Application Portfolio Management (APM) Best Practices - Manage cloud cost sprawl - establish visibility and control over cloud spending across the portfolio
Application Portfolio Management (APM) Best Practices
Manage cloud cost sprawl - establish visibility and control over cloud spending across the portfolio
Overview
Cloud cost sprawl - the rapid, unconstrained growth of cloud spending beyond budgeted levels and beyond the consumption needed to deliver intended business value - is one of the most common and expensive consequences of unmanaged cloud adoption at scale. Cloud resources are provisioned with extraordinary ease but the financial consequences of over-provisioning, unnecessary provisioning, and abandoned resource accumulation are invisible without active monitoring. Development environments are never terminated. Proof-of-concept workloads run indefinitely. Storage accumulates without archival policies.

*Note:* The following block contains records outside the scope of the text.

### config.mk
export PLATFORM = sky130hd
export DESIGN_NAME = uart_tx_arbiter
export DESIGN_NICKNAME = d
export VERILOG_FILES = /design/src/rtl/uart_tx_arbiter_pkg.sv /design/src/rtl/uart_tx_arbiter_rr_pick.sv /design/src/rtl/uart_tx_arbiter.sv
export SDC_FILE = /design/constraint.sdc
export NUM_CORES = 1
export LEC_CHECK = 0
export CORE_MARGIN = 2
export CORE_UTILIZATION = 38
export CTS_CLUSTER_DIAMETER = 120
export DETAILED_ROUTE_END_ITERATION = 10
export PLACE_DENSITY = 0.87
export SLEW_MARGIN = 10
export SYNTH_ARGS = -nofsm -noshare
export SYNTH_HDL_FRONTEND = slang
export SYNTH_HIERARCHICAL = 1
export SYNTH_SLANG_ARGS = --single-unit
export TNS_END_PERCENT = 30
### constraint.sdc
create_clock -name clk -period 2.4 [get_ports clk]
set_input_delay 0.72 -clock clk [delete_from_list [all_inputs] [get_ports clk]]
set_output_delay 0.72 -clock clk [all_outputs]
set_load 0.05 [all_outputs]
### src/rtl/uart_tx_arbiter_pkg.sv
// Shared state encoding, default limits and sizing helper for the UART TX arbiter.
package uart_tx_arbiter_pkg;

   typedef enum logic [0:0] {
      ST_IDLE  = 1'b0,
      ST_GRANT = 1'b1
   } state_e;

   localparam int DEF_MAX_BURST = 16;
   localparam int DEF_IDLE_TO   = 32;

   function automatic int id_width(input int n);
      return (n > 1) ? $clog2(n) : 1;
   endfunction

endpackage

### src/rtl/uart_tx_arbiter_rr_pick.sv
// Combinational round-robin picker: first valid index after last_grant, wrapping.
module uart_tx_arbiter_rr_pick import uart_tx_arbiter_pkg::*; #(
   parameter  int NUM_REQ = 4,
   localparam int ID_W    = id_width(NUM_REQ)
) (
   input  logic [NUM_REQ-1:0] req_valid,
   input  logic [ID_W-1:0]    last_grant,
   output logic [ID_W-1:0]    pick_idx,
   output logic               pick_any
);

   logic [ID_W-1:0] hi_idx;
   logic [ID_W-1:0] lo_idx;
   logic            hi_any;
   logic            lo_any;

   // Descending scan leaves the lowest match; "hi" only sees indices above last_grant.
   always_comb begin
      hi_idx = '0;
      lo_idx = '0;
      hi_any = 1'b0;
      lo_any = 1'b0;
      for (int j = NUM_REQ - 1; j >= 0; j--) begin
         if (req_valid[j]) begin
            lo_any = 1'b1;
            lo_idx = ID_W'(j);
            if (ID_W'(j) > last_grant) begin
               hi_any = 1'b1;
               hi_idx = ID_W'(j);
            end
         end
      end
   end

   assign pick_any = lo_any;
   assign pick_idx = hi_any ? hi_idx : lo_idx;

endmodule

### src/rtl/uart_tx_arbiter.sv
// Round-robin arbiter sharing the TX FIFO write port between byte producers.
module uart_tx_arbiter import uart_tx_arbiter_pkg::*; #(
   parameter  int NUM_REQ   = 4,
   parameter  int DATA_W    = 8,
   parameter  int MAX_BURST = DEF_MAX_BURST,
   parameter  int IDLE_TO   = DEF_IDLE_TO,
   localparam int ID_W      = id_width(NUM_REQ)
) (
   input  logic                      clk,
   input  logic                      reset,
   input  logic [NUM_REQ-1:0]        req_valid,
   input  logic [NUM_REQ*DATA_W-1:0] req_data,
   input  logic [NUM_REQ-1:0]        req_last,
   output logic [NUM_REQ-1:0]        req_ready,
   input  logic                      fifo_full,
   output logic                      fifo_wr_en,
   output logic [DATA_W-1:0]         fifo_din,
   output logic                      grant_valid,
   output logic [ID_W-1:0]           grant_id,
   output logic                      timeout_pulse
);

   localparam int BEAT_W = $clog2(MAX_BURST + 1);
   localparam int IDLE_W = $clog2(IDLE_TO + 1);
   localparam logic [BEAT_W-1:0] BEAT_LIMIT = BEAT_W'(MAX_BURST - 1);
   localparam logic [IDLE_W-1:0] IDLE_LIMIT = IDLE_W'(IDLE_TO - 1);

   state_e              state_q, state_d;
   logic [ID_W-1:0]     last_grant_q, last_grant_d;
   logic [ID_W-1:0]     grant_id_q, grant_id_d;
   logic                grant_valid_q, grant_valid_d;
   logic                timeout_pulse_q, timeout_pulse_d;
   logic [BEAT_W-1:0]   beat_cnt_q, beat_cnt_d;
   logic [IDLE_W-1:0]   idle_cnt_q, idle_cnt_d;

   logic [ID_W-1:0]     pick_idx;
   logic                pick_any;
   logic                granted;
   logic                sel_valid;
   logic                sel_last;
   logic [DATA_W-1:0]   sel_data;
   logic                accept;

   uart_tx_arbiter_rr_pick #(
      .NUM_REQ (NUM_REQ)
   ) u_rr_pick (
      .req_valid  (req_valid),
      .last_grant (last_grant_q),
      .pick_idx   (pick_idx),
      .pick_any   (pick_any)
   );

   // Reset gates the datapath so a byte in flight is never written while reset is high.
   always_comb begin
      granted   = (state_q == ST_GRANT) && !reset;
      sel_valid = 1'b0;
      sel_last  = 1'b0;
      sel_data  = '0;
      req_ready = '0;
      for (int i = 0; i < NUM_REQ; i++) begin
         if (grant_id_q == ID_W'(i)) begin
            sel_valid    = req_valid[i];
            sel_last     = req_last[i];
            sel_data     = req_data[i*DATA_W +: DATA_W];
            req_ready[i] = granted && !fifo_full;
         end
      end
      accept     = granted && sel_valid && !fifo_full;
      fifo_wr_en = accept;
      fifo_din   = accept ? sel_data : '0;
   end

   always_comb begin
      state_d         = state_q;
      last_grant_d    = last_grant_q;
      grant_id_d      = grant_id_q;
      grant_valid_d   = grant_valid_q;
      beat_cnt_d      = beat_cnt_q;
      idle_cnt_d      = idle_cnt_q;
      timeout_pulse_d = 1'b0;
      case (state_q)
         ST_IDLE: begin
            if (pick_any) begin
               state_d       = ST_GRANT;
               grant_id_d    = pick_idx;
               grant_valid_d = 1'b1;
               beat_cnt_d    = '0;
               idle_cnt_d    = '0;
            end
         end
         ST_GRANT: begin
            if (accept) begin
               beat_cnt_d = beat_cnt_q + BEAT_W'(1);
               idle_cnt_d = '0;
               if (sel_last || (beat_cnt_q == BEAT_LIMIT)) begin
                  state_d       = ST_IDLE;
                  grant_valid_d = 1'b0;
                  last_grant_d  = grant_id_q;
               end
            end else if (!sel_valid && !fifo_full) begin
               // Stall cycles with the FIFO full never age the grant.
               if (idle_cnt_q == IDLE_LIMIT) begin
                  state_d         = ST_IDLE;
                  grant_valid_d   = 1'b0;
                  last_grant_d    = grant_id_q;
                  timeout_pulse_d = 1'b1;
               end else begin
                  idle_cnt_d = idle_cnt_q + IDLE_W'(1);
               end
            end
         end
         default: state_d = ST_IDLE;
      endcase
   end

   always_ff @(posedge clk or posedge reset) begin
      if (reset) begin
         state_q         <= ST_IDLE;
         last_grant_q    <= ID_W'(NUM_REQ - 1);
         grant_id_q      <= '0;
         grant_valid_q   <= 1'b0;
         timeout_pulse_q <= 1'b0;
         beat_cnt_q      <= '0;
         idle_cnt_q      <= '0;
      end else begin
         state_q         <= state_d;
         last_grant_q    <= last_grant_d;
         grant_id_q      <= grant_id_d;
         grant_valid_q   <= grant_valid_d;
         timeout_pulse_q <= timeout_pulse_d;
         beat_cnt_q      <= beat_cnt_d;
         idle_cnt_q      <= idle_cnt_d;
      end
   end

   assign grant_valid   = grant_valid_q;
   assign grant_id      = grant_id_q;
   assign timeout_pulse = timeout_pulse_q;

endmodule
==> results of run 1 <==
==> how the worst max path moves through the flow <==
stage	endpoint	depth (start not counted)
after CTS	fifo_wr_en	5
after global routing	fifo_wr_en	5
after global placement	fifo_wr_en	5
after detailed placement	fifo_wr_en	5
final	fifo_din[3]	4
after floorplan	fifo_din[0]	5
==> kinds of logic after synthesis <==
logic type / count (synthesis) / synth area share
compound gates: 25 / 0.134
mux: 18 / 0.222
buf+inv: 17 / 0.0521
xor+xnor: 1 / 0.00628
fa+ha+maj: 3 / 0.0269
simple gates: 61 / 0.234
flops: 18 / 0.325
==> cells in the mapped netlist, types with 2 or more instances <==
| library cell | n |
|---|---|
| sky130_fd_sc_hd__nor2_1 | 10 |
| sky130_fd_sc_hd__a21o_1 | 2 |
| sky130_fd_sc_hd__and3_1 | 13 |
| sky130_fd_sc_hd__nand2b_1 | 5 |
| sky130_fd_sc_hd__nand3_1 | 7 |
| sky130_fd_sc_hd__ha_1 | 3 |
| sky130_fd_sc_hd__a21oi_1 | 7 |
| sky130_fd_sc_hd__clkbuf_1 | 6 |
| sky130_fd_sc_hd__nand2_1 | 14 |
| sky130_fd_sc_hd__mux2i_1 | 5 |
| sky130_fd_sc_hd__nor3b_1 | 2 |
| sky130_fd_sc_hd__dfstp_2 | 2 |
| sky130_fd_sc_hd__mux2_1 | 2 |
| sky130_fd_sc_hd__o21ai_1 | 2 |
| sky130_fd_sc_hd__o21ai_0 | 3 |
| sky130_fd_sc_hd__mux4_2 | 10 |
| sky130_fd_sc_hd__dfrtp_1 | 16 |
| sky130_fd_sc_hd__inv_1 | 9 |
| sky130_fd_sc_hd__nor2b_1 | 2 |
==> power by group through the flow <==
| stage | combinational (mW) | sequential, mW | clock (mW) |
|---|---|---|---|
| 3_3_place_gp | 1.33 | 0.546 | 0 |
| 6_report | 1.44 | 0.560 | 0.245 |
| 2_1_floorplan | 0.843 | 0.596 | 0 |
| 3_5_place_dp | 1.36 | 0.554 | 0 |
| 4_1_cts | 1.41 | 0.557 | 0.250 |
| 5_1_grt | 1.54 | 0.579 | 0.273 |
==> metal layers <==
layer,global-route usage,wire (um),part of all wire,vias to the layer above
met4,0.0505,127,0.027,0
met1,0.257,1840,0.39,707
li1,-,-,-,696
met2,0.417,2450,0.52,67
met3,0.0469,266,0.057,12
met5,0,0,0,-
==> flip-flops by register name, summed over array words and instances (netlist names) <==
register and count:
grant_valid 1, state_q 1, timeout_pulse 1, last_grant_q 2, grant_id 2, beat_cnt_q 5, idle_cnt_q 6
==> through the flow <==
stage          utilization  instance area, um2  TNS [ns]  worst slack [ns]
2_1_floorplan            -                1500    -0.741           -0.0952
3_3_place_gp         0.666                2400     -8.78            -0.502
3_5_place_dp         0.666                2400     -9.90            -0.537
4_1_cts              0.692                2500    -0.602           -0.0975
5_1_grt              0.701                2530    -0.750            -0.119
6_report             0.701                2530    -0.605           -0.0967
==> what timing repair did <==
| action | 4_1_cts | 5_1_grt |
|---|---|---|
| cloned | 2 | 0 |
| setup endpoints to repair | 23 | 11 |
| pin swaps | 11 | 3 |
| gates resized for setup | 70 | 9 |
| buffers inserted | 3 | 2 |
| endpoints found under the hold margin | 0 | 0 |
==> final cells by class <==
type                            instances  area share
Multi-Input combinational cell        109       0.387
Tap cell                               48      0.0238
Inverter                                9      0.0149
Sequential cell                        18       0.180
Clock buffer                            4      0.0218
Timing Repair Buffer                   86       0.372
==> critical path: stages <==
cell and delay, ns:
sky130_fd_sc_hd__buf_6 0.10, sky130_fd_sc_hd__mux4_2 0.58, sky130_fd_sc_hd__and3_4 0.23, sky130_fd_sc_hd__buf_12 0.14
==> flow_metrics.env, run 1 <==
export IMPL_clock_pin_transition_on_the_worst_setup_and_hold_timing_paths_ns=0.06
export IMPL_worst_hold_path_type="reg2reg"
export IMPL_hold_path_depth=1
export IMPL_synthDominantCellAreaShare=0.287
export IMPL_via_count=1482
export IMPL_routed_via_density=5.41
export IMPL_top_level_ports=60
export IMPL_timing_max_cap_violations=0
export IMPL_first_iter_violations=92
export IMPL_netlist_cell_type_count=42
export IMPL_critPathArrivalTime_ns=1.78
export IMPL_synth_cells=143
export IMPL_multi_input_comb_area_um2=978
export IMPL_fmaxAchievable_mhz=401
export IMPL_grt_start_max_net_pins=19
export IMPL_leakagePower_nw=1.13
export IMPL_fp_coreArea_um2=3610
export IMPL_syn_avg_cell_area_um2=9.75
export IMPL_critical_path_startpoint_type="input pin"
export IMPL_floorplan_die_width_um=64.6
export IMPL_run_status="finished with violations"
export IMPL_most_used_cells_in_the_layout_excluding_fill_and_tap_cells="sky130_fd_sc_hd__buf_4, sky130_fd_sc_hd__dlygate4sd2_1, sky130_fd_sc_hd__buf_12, sky130_fd_sc_hd__dfrtp_1, sky130_fd_sc_hd__clkdlybuf4s15_1"
export IMPL_cts_root_buf="sky130_fd_sc_hd__clkbuf_8"
export IMPL_netlist_top_cells_area="sky130_fd_sc_hd__dfrtp_1, sky130_fd_sc_hd__mux4_2, sky130_fd_sc_hd__and3_1"
export IMPL_diodes=0
export IMPL_initial_utilization=0.387
export IMPL_final_setup_skew_ns=0.00528
export IMPL_placedCellCount=263
export IMPL_commonest_non_fill_non_tap_cell_in_the_layout="sky130_fd_sc_hd__buf_4"
export IMPL_final_critical_path_setup_slack_ns=-0.0967
export IMPL_yosys_most_used_dff="sky130_fd_sc_hd__dfrtp_1"
export IMPL_worst_reg_to_reg_setup_slack_ns=0.20
export IMPL_global_placer_s_final_weighted_congestion=0.853
export IMPL_cts_sinks=18
export IMPL_post_route_period_util=1.04
export IMPL_post_route_min_period_ns=2.50
export IMPL_cts_hold_buf=0
export IMPL_p_seq_frac=0.249
export IMPL_route_detailed_wl_per_inst_um=17.1
export IMPL_area_delta_synth_final_pct=81.2
export IMPL_sw_frac_of_total=0.420
export IMPL_critPathMaxFanout=5
export IMPL_power_switching_mw=0.945
export IMPL_buffer_ports_inserted=59
export IMPL_post_dp_hpwl_um=3250
export IMPL_fin_nets=273
export IMPL_yosys_register_bits=18
export IMPL_synth_top_area_cell="sky130_fd_sc_hd__dfrtp_1"
export IMPL_hold_violations=0
export IMPL_synthArstFlopShare=1.00
export IMPL_layout_cell_share_with_drive_strength_beyond_1=0.389
export IMPL_globalRouteTotalUtil=0.222
export IMPL_synthesis_area_um2=1390
export IMPL_worst_slew_pin_transition_ns=0.487
export IMPL_startpoint="req_valid[3]"
export IMPL_rows=22
export IMPL_ant_nets=0
export IMPL_r2r_start="grant_id[0]"
export IMPL_cts_buffers_inserted=3
export IMPL_clock_tree_from_tritoncts="done"
export IMPL_clock_insertion_delay_worst_skew_ns=0.25
export IMPL_power_internal_mw=1.30
export IMPL_startpoint_of_the_tightest_hold_check_path="beat_cnt_q[0]"
export IMPL_floorplan_die_area_um2=4170
export IMPL_final_setup_viol_count=9
export IMPL_synth_enable_flop_cells=0
export IMPL_drtPass1Iterations=4
export IMPL_max_vdd_ir_drop_mv=0.552
export IMPL_pwr_share_comb=0.642
export IMPL_timing_setup_critical_path_class="in2out"
export IMPL_die_h_um=64.6
export IMPL_sequential_cell_area_um2=455
export IMPL_relSlewSlack=0.674
export IMPL_p_clk_frac=0.109
export IMPL_rsz0062_at_grt="yes"
export IMPL_wp_data_required_ns=1.68
export IMPL_hold_slack_ns=0.523
export IMPL_first_global_vias=1431
export IMPL_h_tree_depth=1
export IMPL_totalWireLength_um=4680
export IMPL_overflow=0
export IMPL_pwr_density_cell_nw_per_um2=890
export IMPL_slew_violations=0
export IMPL_final_cells=274
export IMPL_nFillCells=234
export IMPL_r2r_worst_path_cells=5
export IMPL_total_power_mw=2.25
export IMPL_failed_checks="negative setup slack"
export IMPL_clockBufferDepth=2
export IMPL_grt_pass1_wl_um=7070
export IMPL_synthesis_nets=189
export IMPL_hold_path_endpoint="beat_cnt_q[0]"
export IMPL_worstSetupEndpointType="output pin"
export IMPL_antenna_found_initial=0
export IMPL_route_detailed_drc=0
export IMPL_ys_warnings_count=6
export IMPL_synth_seq_area_share=0.325
export IMPL_regToRegEndpoint="last_grant_q[0]"
Power figures use the tool's default switching activity.
==> run 2, diff against run 1 <==
--- a/config.mk
+++ b/config.mk
@@ -5,8 +5,11 @@
 export SDC_FILE = /design/constraint.sdc
 export NUM_CORES = 1
 export LEC_CHECK = 0
+export ABC_AREA = 1
+export CELL_PAD_IN_SITES_DETAIL_PLACEMENT = 0
+export CELL_PAD_IN_SITES_GLOBAL_PLACEMENT = 1
 export CORE_MARGIN = 2
-export CORE_UTILIZATION = 38
+export CORE_UTILIZATION = 26
 export CTS_CLUSTER_DIAMETER = 120
 export DETAILED_ROUTE_END_ITERATION = 10
 export PLACE_DENSITY = 0.87
==> run 2 against run 1 <==
The run still ends with negative setup slack left. Synthesized area increased by 3.7%. Combinational power increased by 22%. Worst hold slack got worse by 0.027 ns. First-iteration DRC count is 18% lower. Global-route usage fell by 6.4 points. Critical path type unchanged. Sequential power shrank 9.5%.
==> flow_metrics.env, run 2 <==
export IMPL_grt_start_max_net_pins=19
export IMPL_routed_via_density=4.52
export IMPL_ys_warnings_count=6
export IMPL_relSlewSlack=0.675
export IMPL_cp_num_buf_inv=2
export IMPL_post_synth_most_frequent_cells="sky130_fd_sc_hd__nand2_1, sky130_fd_sc_hd__inv_1, sky130_fd_sc_hd__nor2_1"
export IMPL_registers_top_by_ff_count="idle_cnt_q"
export IMPL_syn_avg_cell_area_um2=6.78
export IMPL_floorplan_die_area_um2=6170
export IMPL_critPathSlowestCell="sky130_fd_sc_hd__clkdlybuf4s50_1"
export IMPL_via_count=1695
export IMPL_worst_hold_path_type="reg2reg"
export IMPL_fp_coreArea_um2=5440
export IMPL_hold_slack_ns=0.496
export IMPL_pwr_density_cell_nw_per_um2=948
export IMPL_final_critical_path_setup_slack_ns=-0.0298
export IMPL_clock_tree_from_tritoncts="done"
export IMPL_most_frequently_used_cell_type_in_the_post_synthesis_netlist="sky130_fd_sc_hd__nand2_1"
export IMPL_die_h_um=78.6
export IMPL_critical_path_cell_list="clkdlybuf4s50_1, o21ai_0, nand2_1, o21ai_2, a21oi_4, buf_12"
export IMPL_cts_hold_buf=0
export IMPL_commonest_non_fill_non_tap_cell_in_the_layout="sky130_fd_sc_hd__nand2_1"
export IMPL_buffer_ports_inserted=59
export IMPL_worstSetupEndpointType="output pin"
export IMPL_synthesis_area_um2=1450
export IMPL_final_setup_viol_count=5
export IMPL_synthDominantCellAreaShare=0.277
export IMPL_first_iter_violations=75
export IMPL_totalNegativeSetupSlack_ns=-0.0668
export IMPL_post_route_min_period_ns=2.43
export IMPL_slew_violations=0
export IMPL_ant_nets=0
export IMPL_final_core_utilization=0.487
export IMPL_global_placer_s_final_weighted_congestion=0.845
export IMPL_synth_seq_area_share=0.313
export IMPL_synthesis_nets=259
export IMPL_cts_buffers_inserted=3
export IMPL_timing_max_cap_violations=0
export IMPL_initial_utilization=0.266
export IMPL_failed_checks="negative setup slack"
export IMPL_route_detailed_drc=0
export IMPL_worst_slew_pin_transition_ns=0.486
export IMPL_hold_violations=0
export IMPL_post_route_period_util=1.01
export IMPL_route_detailed_wl_per_inst_um=12.4
export IMPL_most_used_cells_in_the_layout_excluding_fill_and_tap_cells="sky130_fd_sc_hd__nand2_1, sky130_fd_sc_hd__clkdlybuf4s50_1, sky130_fd_sc_hd__buf_4, sky130_fd_sc_hd__inv_1, sky130_fd_sc_hd__nor2_1"
export IMPL_total_power_mw=2.51
export IMPL_critPathArrivalTime_ns=1.71
export IMPL_critPathMaxFanout=1
export IMPL_placed_area_um2=2420
export IMPL_cts_root_buf="sky130_fd_sc_hd__clkbuf_8"
export IMPL_worst_reg_to_reg_setup_slack_ns=0.62
export IMPL_critical_path_top_delay_family="buffers and inverters"
export IMPL_clockBufferDepth=2
export IMPL_netlist_cell_type_count=34
export IMPL_layout_cell_share_with_drive_strength_beyond_1=0.343
export IMPL_max_vdd_ir_drop_mv=0.364
export IMPL_netlist_top_cells_area="sky130_fd_sc_hd__dfrtp_1, sky130_fd_sc_hd__nand2_1, sky130_fd_sc_hd__nand3_1"
export IMPL_synth_cells=213
export IMPL_post_dp_hpwl_um=3560
export IMPL_leakagePower_nw=1.23
export IMPL_synth_top_area_cell="sky130_fd_sc_hd__dfrtp_1"
export IMPL_cts_sinks=18
export IMPL_first_global_vias=1716
export IMPL_cp_slowest_stage_delay_ns=0.45
export IMPL_critical_path_startpoint_type="input pin"
export IMPL_fin_nets=350
export IMPL_run_status="finished with violations"
export IMPL_finalInstanceArea_um2=2650
export IMPL_yosys_most_used_dff="sky130_fd_sc_hd__dfrtp_1"
export IMPL_overflow=0
export IMPL_grt_pass1_wl_um=7810
export IMPL_largest_register_ffs=6
export IMPL_synth_enable_flop_cells=0
export IMPL_totalWireLength_um=4640
export IMPL_drtPass1Iterations=6
export IMPL_rows=27
export IMPL_final_setup_skew_ns=0.00249
export IMPL_h_tree_depth=1
export IMPL_diodes=0
export IMPL_clock_pin_transition_on_the_worst_setup_and_hold_timing_paths_ns=0.07
export IMPL_synthArstFlopShare=1.00
export IMPL_globalRouteTotalUtil=0.158
export IMPL_top_level_ports=60
export IMPL_top_regs="idle_cnt_q (6), beat_cnt_q (5)"
export IMPL_antenna_found_initial=0
export IMPL_area_delta_synth_final_pct=83.4
export IMPL_nFillCells=532
export IMPL_rsz0062_at_grt="yes"
export IMPL_clock_insertion_delay_worst_skew_ns=0.26
export IMPL_fmaxAchievable_mhz=412
export IMPL_yosys_register_bits=18
export IMPL_floorplan_die_width_um=78.6
export IMPL_wp_data_required_ns=1.68
export IMPL_timing_setup_critical_path_class="in2out"
==> run 2: final timing paths <==
path,start,end,cells after the start
worst max register to register,grant_id[0],grant_valid,10
min in group asynchronous,reset,beat_cnt_q[4],3
worst max-delay path,req_data[2],fifo_din[2],6
worst min register to register,beat_cnt_q[0],beat_cnt_q[0],1
worst min-delay path,beat_cnt_q[0],beat_cnt_q[0],1
max in group asynchronous,reset,last_grant_q[0],3
==> run 2: what timing repair did <==
action | in CTS | in global routing
setup endpoints to repair | 13 | 9
pin swaps | 20 | 7
setup buffers | 10 | 0
resized for setup | 62 | 5
==> run 2: where the power goes <==
part | switching (mW) | internal [mW]
Combinational | 0.994 | 0.756
Clock | 0.109 | 0.146
Sequential | 0.112 | 0.394
==> run 2: per-stage QoR <==
step / cells / worst slack (ns)
2_1_floorplan: 213 / -0.342
3_3_place_gp: 361 / -0.510
3_5_place_dp: 361 / -0.507
4_1_cts: 375 / -0.0231
5_1_grt: 375 / -0.0924
6_report: 375 / -0.0298
==> run 2: cell type report <==
cell class              count  area [um2]  share of cell area
inverters                  27         114              0.0430
flip-flops and latches     18         455               0.172
repair buffers             89         920               0.347
multi-input cells         165        1020               0.383
well taps                  72        90.1              0.0340
clock buffers               4        55.1              0.0208
==> run 2: cells by family (layout without fill, tap and decap cells) <==
group,count (synthesis),after routing,synth area share
compound gates,31,31,0.133
xor+xnor,4,4,0.0242
fa+ha+maj,3,3,0.0260
buf+inv,30,120,0.0935
flops,18,18,0.313
simple gates,127,127,0.410
==> run 2: worst register-to-register path, stage by stage (launching register included) <==
cell,delay (ns)
sky130_fd_sc_hd__dfrtp_2,0.49
sky130_fd_sc_hd__buf_6,0.16
sky130_fd_sc_hd__o21ai_2,0.05
sky130_fd_sc_hd__nand3_2,0.10
sky130_fd_sc_hd__buf_4,0.14
sky130_fd_sc_hd__buf_4,0.14
sky130_fd_sc_hd__a21oi_4,0.16
sky130_fd_sc_hd__buf_4,0.16
sky130_fd_sc_hd__o21ai_1,0.11
sky130_fd_sc_hd__nand3_1,0.11
sky130_fd_sc_hd__nand2_1,0.05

These individually unconsequential provisioning decisions accumulate into cloud spending that consistently surprises organizational leadership when it becomes visible at the reporting level.
Best Practice
Establish portfolio-level cloud cost visibility and governance controls that make cloud spending transparent and actively manageable. Implement cloud cost monitoring at the application level using consistent resource tagging. Set application-level and portfolio-level cloud spending budgets with automated alerts when spending approaches or exceeds thresholds. Establish organizational policies for resource lifecycle management: development and test environments must be shut down when not in active use; proof-of-concept resources have defined lifetimes after which they are automatically terminated or require active renewal of justification; data stores are subject to archival and retention policies preventing unbounded growth; and untagged resources are flagged for immediate owner identification.
Benefit(s)
Systematic cloud cost sprawl management brings variable cloud spending under the same financial governance discipline as traditional IT expenditure. Cloud spending overruns are detected and addressed at alert thresholds rather than at budget period-end when they have already occurred. Resource lifecycle policies eliminate the most persistent sources of cloud waste. The organization develops the cloud financial governance capability that cloud economics require to produce the cost efficiency that the cloud value proposition promises.